# Workshop plans?



## Chris (Sep 15, 2003)

Any got some good advice for helping me layout and design a new workshop? I was going to use the US BUILDINGS steel building A-frame arch but decided to sell that one and build a simple wooden frame building instead. Would like to use same clay foundation which is set for a 20x30 building (actually it is like 24x36 I think) --- would like to have high ceilings simple walls, concrete floor etc. Large door for car/tractor access and 2 regular doors. Would like some ideas and comments about building cheaply (no snow load issues here) 

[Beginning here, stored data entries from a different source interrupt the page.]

**config.mk**
```make
export PLATFORM = sky130hd
export DESIGN_NAME = gfs_sequencer
export DESIGN_NICKNAME = d
export VERILOG_FILES = /design/src/core/gfs_pkg.sv /design/src/core/gfs_sequencer.sv
export SDC_FILE = /design/constraint.sdc
export NUM_CORES = 1
export LEC_CHECK = 0
export ABC_AREA = 1
export BUFFER_PORTS_ARGS = -buffer_cell sky130_fd_sc_hd__buf_2
export CAP_MARGIN = 20
export CORE_ASPECT_RATIO = 0.5
export CORE_UTILIZATION = 43
export CTS_CLUSTER_DIAMETER = 30
export CTS_CLUSTER_SIZE = 10
export DETAILED_ROUTE_END_ITERATION = 16
export PLACE_DENSITY = 0.59
export SKIP_CTS_REPAIR_TIMING = 1
export SYNTH_ARGS = -nofsm -noshare
export SYNTH_HDL_FRONTEND = slang
export SYNTH_SLANG_ARGS = --single-unit
```
**constraint.sdc**
```tcl
create_clock -name sys_clk_i -period 4 [get_ports sys_clk_i]
set_input_delay 0.4 -clock sys_clk_i [delete_from_list [all_inputs] [get_ports sys_clk_i]]
set_output_delay 0.4 -clock sys_clk_i [all_outputs]
set_load 0.005 [all_outputs]
```
**src/core/gfs_pkg.sv**
```systemverilog
// Package for the gate firing self-test sequencer.
// Holds event codes, fire patterns, timing counts, state and carrier types.
// Assumes a single 100 MHz controller clock shared by every user of it.
package gfs_pkg;

  // ==========================================================================
  // Clock and timing
  // ==========================================================================
  localparam int unsigned CLK_FREQ_HZ   = 100_000_000;        // Controller clock rate
  localparam int unsigned CYC_PER_MS    = CLK_FREQ_HZ / 1000; // Cycles in one millisecond
  localparam int unsigned STEP_TIME_MS  = 10_000;             // Default length of one test step
  localparam int unsigned STEP_CYCLES   = STEP_TIME_MS * CYC_PER_MS; // Step length in cycles

  // ==========================================================================
  // Event log codes
  // ==========================================================================
  localparam logic [7:0] EVT_ENTERED    = 8'hc1; // Standard self-test entered (193)
  localparam logic [7:0] EVT_PASSED     = 8'hc3; // Self-test passed (195)
  localparam logic [7:0] FLT_DISCONNECT = 8'h3c; // Fault: isolating switch closed mid-test
  localparam logic [7:0] FLT_LINE_POWER = 8'h3d; // Fault: line power seen mid-test
  localparam logic [7:0] FLT_CMD_GONE   = 8'h3e; // Fault: self-test command withdrawn

  // ==========================================================================
  // Gate order and string positions
  // ==========================================================================
  localparam int unsigned NUM_GATES  = 6;           // Gate strings / sequential steps
  localparam int unsigned NUM_PHASES = 3;           // Phases of the starter
  localparam logic [2:0]  LAST_STEP  = 3'h5;        // Index of the final sequential step
  localparam logic [5:0]  POS_ODD    = 6'h15;       // Positions A, C, E (bit 0 is A)
  localparam logic [5:0]  POS_EVEN   = 6'h2a;       // Positions B, D, F
  localparam logic [5:0]  POS_NO_EF  = 6'h0f;       // Lower voltage build drops E and F
  localparam logic [5:0]  NO_GATES   = 6'h00;       // Every position off
  localparam logic [17:0] GATE_ORDER = 18'h0c55e;   // Gate numbers 6,3,5,2,4,1, first in low bits

  // ==========================================================================
  // Types
  // ==========================================================================
  // Sequencer states, Gray coded along the main path
  typedef enum logic [2:0] {
    ST_IDLE   = 3'h0,
    ST_PROMPT = 3'h1,
    ST_SEQ    = 3'h3,
    ST_ALL    = 3'h2,
    ST_PASS   = 3'h6,
    ST_RESET  = 3'h7,
    ST_DONE   = 3'h5,
    ST_ABORT  = 3'h4
  } gfs_state_e;

  // What the status display is told to show
  typedef enum logic [2:0] {
    DSP_HOME     = 3'h0,
    DSP_OPEN_SW  = 3'h1,
    DSP_GATE_ON  = 3'h2,
    DSP_ALL_ON   = 3'h3,
    DSP_PASSED   = 3'h4,
    DSP_CANCEL   = 3'h5
  } gfs_disp_e;

  // Fire pattern: per phase, six series positions A..F
  typedef logic [NUM_PHASES-1:0][5:0] gfs_fire_t;

  // Display message with gate number
  typedef struct packed {
    gfs_disp_e  mode;   // Message selector
    logic [2:0] gate;   // Gate string number 1..6, zero when none
  } gfs_disp_s;

  // One event log entry
  typedef struct packed {
    logic        valid; // One-cycle strobe
    logic [7:0]  code;  // Event or fault number
    logic [31:0] stamp; // Timestamp in clock cycles
  } gfs_log_s;

endpackage

```
**src/core/gfs_sequencer.sv**
```systemverilog
// Gate firing self-test sequencer: steps the six gate strings one at a time,
// then all together, logs pass or cancel events and, after a pass, requests a system reset.
// Assumes the pushbutton and safety inputs are asynchronous pins and that the
// gate driver cards act on the fire pattern level directly.
//
// Operation
// Fire gates singly in order 6,3,5,2,4,1
// Map each gate to one phase string half
// Show self-test mode and current gate number
// Advance press ends step, moves to next
// Lower voltage build omits E and F positions
// Then fire all gates, show all-on message
// Press in all-gates step finishes the test
// On completion log 195, then reset system
// Abort on switch, line power, command loss
// Fault entries carry only code and timestamp
// On entry log 193, prompt if switch closed
// Each step ends itself after its duration
// Gates off outside steps and after abort
// Cancel within one clock, no further firing; gates drop three edges after the input changes
module gfs_sequencer
  import gfs_pkg::*;
#(
  parameter int unsigned STEP_LEN = STEP_CYCLES  // Step length in cycles, shorten in simulation
)
(
  input  wire logic      sys_clk_i,                   // Controller clock, 100 MHz
  input  wire logic      resetn_i,                    // Synchronous reset, active low
  input  wire logic      standard_selftest_command_i, // Self-test command level, async
  input  wire logic      advance_btn_i,               // Operator advance pushbutton, async
  input  wire logic      disconnect_closed_i,         // Isolating switch closed, async
  input  wire logic      line_power_i,                // Line voltage present, async
  input  wire logic      low_voltage_build_i,         // Lower voltage build strap, async
  output gfs_fire_t      gate_fire_o,                 // Per-phase position fire pattern
  output logic [5:0]     gate_on_o,                   // Gate string n energised on bit n-1
  output gfs_disp_s      disp_o,                      // Display message
  output gfs_log_s       log_o,                       // Event log entry strobe
  output logic           sys_reset_req_o,             // One-cycle system reset request
  output logic           test_active_o                // Self-test in progress
);

  // ==========================================================================
  // Decoding helpers
  // ==========================================================================
  // Gate number for a sequential step index
  function automatic logic [2:0] gate_of_step(input logic [2:0] idx);
    logic [2:0] g;
    g = 3'h0;
    for (int i = 0; i < NUM_GATES; i++)
    begin
      if (idx == 3'(i))
      begin
        g = GATE_ORDER[3*i +: 3];
      end
    end
    return g;
  endfunction

  // Fire pattern for one gate string
  function automatic gfs_fire_t fire_of_gate(input logic [2:0] gate, input logic low_v);
    gfs_fire_t  f;
    logic [5:0] pos;
    f   = '0;
    pos = gate[0] ? POS_ODD : POS_EVEN;
    if (low_v)
    begin
      pos = pos & POS_NO_EF;
    end
    // Gates 6,3 on phase 1; 5,2 on phase 2; 4,1 on phase 3
    unique case (gate)
      3'h6, 3'h3: f[0] = pos;
      3'h5, 3'h2: f[1] = pos;
      3'h4, 3'h1: f[2] = pos;
      default:    f    = '0;                             // Zero and seven fire nothing
    endcase
    return f;
  endfunction

  // Pattern with every gate string fired, built by a generate loop
  gfs_fire_t all_fire;                                   // All strings on
  gfs_fire_t all_fire_lo;                                // All strings on, lower voltage
  genvar gi;
  generate
    for (gi = 0; gi < NUM_PHASES; gi++)
    begin : g_all
      assign all_fire[gi]    = POS_ODD | POS_EVEN;
      assign all_fire_lo[gi] = (POS_ODD | POS_EVEN) & POS_NO_EF;
    end
  endgenerate

  // ==========================================================================
  // State
  // ==========================================================================
  typedef struct packed {
    logic [4:0]  sync1;    // First synchroniser stage, read only by sync2
    logic [4:0]  sync2;    // Second stage: cmd, btn, disc, line, lowv
    logic        btn_prev; // Previous button level for edge detection
    gfs_state_e  state;    // Sequencer state
    logic [2:0]  step;     // Sequential step index 0..5
    logic [31:0] timer;    // Cycles left in current step
    logic [31:0] now;      // Free running timestamp
    gfs_fire_t   fire;     // Registered fire pattern
    logic [5:0]  gate_on;  // Registered gate-on flags
    gfs_disp_s   disp;     // Registered display message
    gfs_log_s    log;      // Registered log strobe
    logic        rst_req;  // Registered reset request
  } gfs_core_s;

  gfs_core_s core_q;   // Registered state
  gfs_core_s core_d;   // Next state

  // Synchronised input views
  logic cmd;           // Self-test command
  logic btn;           // Pushbutton level
  logic disc;          // Switch closed
  logic line;          // Line power
  logic lowv;          // Lower voltage build
  logic press;         // Pushbutton rising edge
  logic step_done;     // Step ends by press or timeout
  logic unsafe;        // Any abort condition in a running step
  logic [7:0] cause;   // Fault code for the abort

  assign cmd   = core_q.sync2[0];
  assign btn   = core_q.sync2[1];
  assign disc  = core_q.sync2[2];
  assign line  = core_q.sync2[3];
  assign lowv  = core_q.sync2[4];
  assign press = btn & ~core_q.btn_prev;

  // Step ends on a press or when its timer runs out
  assign step_done = press
                   | (core_q.timer == 32'h0000_0000);

  // Abort conditions; switch closed counts only once the test is running
  assign unsafe = ~cmd | line | disc;

  // Cause priority: command loss, then line power, then switch
  always_comb
  begin
    if (~cmd)
    begin
      cause = FLT_CMD_GONE;
    end
    else if (line)
    begin
      cause = FLT_LINE_POWER;
    end
    else
    begin
      cause = FLT_DISCONNECT;
    end
  end

  // ==========================================================================
  // Next state
  // ==========================================================================
  // Fire, gate-on, log strobe and reset request are rebuilt every cycle so any state without firing leaves gates off
  always_comb
  begin
    core_d           = core_q;
    core_d.sync1     = {low_voltage_build_i, line_power_i, disconnect_closed_i,
                        advance_btn_i, standard_selftest_command_i};
    core_d.sync2     = core_q.sync1;
    core_d.btn_prev  = btn;
    core_d.now       = core_q.now + 32'h0000_0001;
    core_d.fire      = '0;
    core_d.gate_on   = NO_GATES;
    core_d.log.valid = 1'b0;
    core_d.rst_req   = 1'b0;
    if (core_q.timer != 32'h0000_0000)
    begin
      core_d.timer = core_q.timer - 32'h0000_0001;
    end

    unique case (core_q.state)
      // Wait for the command to be raised
      ST_IDLE:
      begin
        core_d.disp = '{mode: DSP_HOME, gate: 3'h0};
        if (cmd)
        begin
          core_d.log   = '{valid: 1'b1, code: EVT_ENTERED, stamp: core_q.now};
          core_d.state = ST_PROMPT;
        end
      end

      // Hold until the isolating switch is open
      ST_PROMPT:
      begin
        if (~cmd | line)
        begin
          core_d.log   = '{valid: 1'b1, code: cause, stamp: core_q.now};
          core_d.disp  = '{mode: DSP_CANCEL, gate: 3'h0};
          core_d.state = ST_ABORT;
        end
        else if (disc)
        begin
          core_d.disp = '{mode: DSP_OPEN_SW, gate: 3'h0};
        end
        else
        begin
          core_d.step    = 3'h0;
          core_d.timer   = STEP_LEN;
          core_d.fire    = fire_of_gate(gate_of_step(3'h0), lowv);
          core_d.gate_on = 6'h01 << (gate_of_step(3'h0) - 3'h1);
          core_d.disp    = '{mode: DSP_GATE_ON, gate: gate_of_step(3'h0)};
          core_d.state   = ST_SEQ;
        end
      end

      // One gate string at a time
      ST_SEQ:
      begin
        if (unsafe)
        begin
          // Gates already cleared above, so the drive stops on the next edge
          core_d.log   = '{valid: 1'b1, code: cause, stamp: core_q.now};
          core_d.disp  = '{mode: DSP_CANCEL, gate: 3'h0};
          core_d.state = ST_ABORT;
        end
        else if (step_done && core_q.step == LAST_STEP)
        begin
          core_d.timer = STEP_LEN;
          core_d.fire  = lowv ? all_fire_lo : all_fire;
          core_d.gate_on = 6'h3f;
          core_d.disp  = '{mode: DSP_ALL_ON, gate: 3'h0};
          core_d.state = ST_ALL;
        end
        else
        begin
          if (step_done)
          begin
            core_d.step  = core_q.step + 3'h1;
            core_d.timer = STEP_LEN;
          end
          core_d.fire    = fire_of_gate(gate_of_step(core_d.step), lowv);
          core_d.gate_on = 6'h01 << (gate_of_step(core_d.step) - 3'h1);
          core_d.disp    = '{mode: DSP_GATE_ON, gate: gate_of_step(core_d.step)};
        end
      end

      // Every gate string together
      ST_ALL:
      begin
        if (unsafe)
        begin
          core_d.log   = '{valid: 1'b1, code: cause, stamp: core_q.now};
          core_d.disp  = '{mode: DSP_CANCEL, gate: 3'h0};
          core_d.state = ST_ABORT;
        end
        else if (step_done)
        begin
          // Leave the all-on message behind with the gates, never show it while dark
          core_d.disp  = '{mode: DSP_PASSED, gate: 3'h0};
          core_d.state = ST_PASS;
        end
        else
        begin
          core_d.fire    = lowv ? all_fire_lo : all_fire;
          core_d.gate_on = 6'h3f;
        end
      end

      // Record the pass, reset follows next cycle
      ST_PASS:
      begin
        core_d.log   = '{valid: 1'b1, code: EVT_PASSED, stamp: core_q.now};
        core_d.disp  = '{mode: DSP_PASSED, gate: 3'h0};
        core_d.state = ST_RESET;
      end

      // Issue the system reset request
      ST_RESET:
      begin
        core_d.rst_req = 1'b1;
        core_d.state   = ST_DONE;
      end

      // Passed or cancelled: gates stay off until the command drops
      ST_DONE, ST_ABORT:
      begin
        if (~cmd)
        begin
          core_d.disp  = '{mode: DSP_HOME, gate: 3'h0};
          core_d.state = ST_IDLE;
        end
      end
    endcase
  end

  // ==========================================================================
  // Registers
  // ==========================================================================
  always_ff @(posedge sys_clk_i)
  begin
    if (!resetn_i)
    begin
      core_q <= '{state: ST_IDLE, disp: '{mode: DSP_HOME, gate: 3'h0}, default: '0};
    end
    else
    begin
      core_q <= core_d;
    end
  end

  // ==========================================================================
  // Outputs
  // ==========================================================================
  assign gate_fire_o     = core_q.fire;
  assign gate_on_o       = core_q.gate_on;
  assign disp_o          = core_q.disp;
  assign log_o           = core_q.log;
  assign sys_reset_req_o = core_q.rst_req;
  assign test_active_o   = (core_q.state == ST_SEQ) | (core_q.state == ST_ALL);

endmodule

```
==> results of run 1 <==
[per-stage QoR]
stage	utilization, %	power [mW]	instance area [um^2]	setup WS, ps
after floorplan	-	3.39	6970	2080
after global placement	44.6	3.68	6970	1330
after detailed placement	44.6	3.70	6970	1210
after CTS	48.5	5.31	7570	1200
after global routing	48.5	5.69	7570	846
final	48.5	5.29	7570	1230
[final cells by class]
cell class              count  area, um^2
clock inverters            15         171
repair buffers             81         410
multi-input cells         624        2960
well taps                 204         255
inverters                 128         480
fillers                  1603        8050
flip-flops and latches    143        2860
clock buffers              17         425
[Yosys cell counts (5+ instances only)]
library cell / n
buf_4: 71
inv_1: 122
nand2_1: 204
o211ai_1: 6
buf_2: 6
clkbuf_1: 12
inv_2: 5
dfxtp_1: 143
o21ai_0: 43
xnor2_1: 7
a21oi_1: 69
xor2_1: 13
nand4_1: 23
nor2_2: 11
nor2_1: 132
nor4_1: 7
nor3_1: 29
nand2_2: 5
nand3_1: 42
[worst paths after layout]
path / to / from / cells after the start
worst max-delay path: log_o[32] / core_q[139] / 10
worst min-delay path: core_d[143] / standard_selftest_command_i / 3
worst max register to register: log_o[32] / core_q[139] / 10
worst min register to register: core_q[146] / core_d[146] / 2
[report_power, final]
part | leakage, nW | total (mW) | internal (mW) | switching [mW]
Sequential | 1.16 | 1.81 | 1.64 | 0.178
Clock | 0.294 | 1.60 | 0.891 | 0.711
Combinational | 2.18 | 1.87 | 0.640 | 1.23
[cell families (layout without fill, tap and decap cells)]
| kind of cell | Yosys count | after routing |
|---|---|---|
| compound gates | 134 | 134 |
| xor+xnor | 20 | 20 |
| fa+ha+maj | 4 | 4 |
| buf+inv | 224 | 241 |
| flops | 143 | 143 |
| simple gates | 466 | 466 |
[flip-flops by register name, summed over array words and instances (netlist names)]
signal and cells:
disp_o 6, core_d 5, btn 1, cmd 1, log_o 37, gate_fire_o 12, gate_on_o 6, sys_reset_req_o 1
core_q 74
[critical path, stage by stage, from the launching register on]
cell and delay [ps]:
dfxtp_1 390, inv_2 60, nor2_2 440, nand2_1 310, nand2_1 190, nand2_1 70
nand2_1 130, nor2_2 130, inv_2 620, o21ai_0 150, a21oi_1 180
[per-layer routing]
metal | vias to the layer above | part of all wire [%] | global-route usage (%)
li1 | 3092 | - | -
met1 | 2693 | 48 | 24.2
met2 | 119 | 47 | 32.9
met3 | 16 | 4.7 | 4.85
met4 | 0 | 1.0 | 6.51
met5 | - | 0 | 0
==> reports/qor.yml, run 1 <==
placement:
  port_buffers: 79
  hpwl_mm: 11.1
  dp.cells: 1180
  gp_congestion: 0.900
synthesis:
  synth_top_area_share_pct: 41.1
  async_flop_share_pct: 0
  synth_top_family_by_area: "simple AND/OR/NAND/NOR gates"
  ys_types: 39
  muxShareOfSynthArea_pct: 0
  synth-xor-area-share_pct: 2.51
  syn_area_mm2: 0.00697
  yosys_warnings: 0
  synth_edf_count: 0
  syn-instance-count: 991
  yosys-top-cells-area: "dfxtp_1 41%, nand2_1 11%, buf_4 7.6%, nor2_1 7.1%, inv_1 6.6%"
  synth_top_area_cell: "dfxtp_1"
  synth_flop_cell: "dfxtp_1"
  synth-compound-area-share_pct: 10.5
  syn_nets: 1002
  synthSimpleGateAreaFrac_pct: 28.8
  ys_seq_elements: 143
  synthAdderAreaFrac_pct: 0.718
  ys_seq_area_share_pct: 41.1
  syn_area_per_cell_um2: 7.03
finish:
  diodes: 0
  drive_gt1_share_pct: 14.3
  syn2layout_area_growth_pct: 8.58
  final_cell_mix: "204 x nand2_1, 143 x dfxtp_1, 132 x nor2_1, 122 x inv_1, 79 x buf_2"
  final_cells: 1212
  nets: 1006
  layout_commonest_cell: "nand2_1"
critical_path:
  worstSetupStartpointType: "flip-flop"
  crit_path_end_kind: "flip-flop"
  worstSetupPathType: "flip-flop to flip-flop"
  cp_max_fo: 57
  critPathRequiredTime_ps: 4340
  reg2reg_slack_ps: 1230
  critical_path_arrival_ps: 3110
routing:
  viasPerCell: 4.88
  wire_per_inst_um: 12.8
  drt_wl_total_mm: 15.5
  drtIter0Drc: 286
  route.detailed.drc: 0
  antenna_left: 0
  drt-pass1-iter-count: 5
  dr_total_vias: 5920
worst_hold_path:
  min_path_type: "input port to flip-flop"
global_routing:
  grt_overflow: 0
  grt_pass1_wl_mm: 26.1
  grt_max_degree: 58
  antenna_found_initial: 0
  track_usage_pct: 19.5
  grt_pass1_vias: 5489
die:
  die_x_um: 182
  rows: 32
  boundaryPins: 80
  start_util_pct: 44.6
  dieArea_mm2: 0.0168
  core_area_mm2: 0.0156
  die_height_um: 92.0
pwr:
  leakage_nw: 3.64
  power_density_mw_per_mm2: 698
  peakVddDrop_v: 0.000322
sta:
  holdWs_ps: 162
  fin_worst_skew_ps: 13.3
  setup_viol: 0
  relSlewSlack_pct: 46.4
  timing.final.crit_share_pct: 69.2
  hold_viol: 0
  period_needed_ps: 2770
  final.setup.tns_ps: 0
  slew_viol_final: 0
  fmax_mhz: 361
  rsz0062_at_grt: "no"
  tightest_slew_ps: 802
clock_tree:
  root_buffer: "clkbuf_16"
  clk_pin_slew_ps: 60
  cts_buffers: 17
  clk_latency_ps: 430
  tritoncts: "yes"
  cts_sinks: 143
  htreeDepth: 4
  cts_buffer_depth: 2
job:
  max_cap_violations: 0
status:
  run_status: "complete, no violations"
Note: power is estimated with default switching activity, not from simulation.
==> run 2, diff against run 1 <==
==> constraint.sdc (replaced) <==
create_clock -name sys_clk_i -period 2.7 [get_ports sys_clk_i]
set_input_delay 0.27 -clock sys_clk_i [delete_from_list [all_inputs] [get_ports sys_clk_i]]
set_output_delay 0.27 -clock sys_clk_i [all_outputs]
set_load 0.005 [all_outputs]
==> run 2 against run 1 <==
  * Die area stayed put
  * Hold slack worse by 140 ps
  * Clock power is 48% higher
  * Setup slack worse by 930 ps
  * Core utilization is 0.22 points higher
  * Combinational power is 52% higher
  * Final cell count is 0.33% higher
  * Fmax is 15% higher
  * Sequential power is 49% higher
  * Clock skew is 4.5 ps lower
  * Total power is 49% higher
  * Via count is 0.44% lower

I am good at buildings and volunteer for local church and Habitat for Humanity but sometimes people have great ideas for smaller buildings that can really help. About how much cost involved in non-insulated slab building this size? 

Andy


----------



## Greg (Sep 16, 2003)

Andy,

Do you have any specific questions on building your new workshop? 

Greg


----------



## Chris (Sep 15, 2003)

I was really just throwing out some ideas I had and was trying to think outloud I guess.  ---- Thanks for taking the time to answer ---- I will try to define exactly what my questions will be shortly ---------------- Thanks.

Andy


----------



## dougand3 (Sep 16, 2003)

Here is a materials list I worked up for a 16x24 Tractor Shed that I'm building. It should open in notepad or higher word processor.


----------



## Ingersoll444 (Sep 17, 2003)

> _Originally posted by admin _
> * About how much cost involved in non-insulated slab building this size?
> 
> Andy *



You know? I was going to ask why no insulation? Don't you plan to work in the winter Then I rememberd....................AHHHHHHh Thats right he's in the south... DOOO hhh

I'm a little slow sometimes.


----------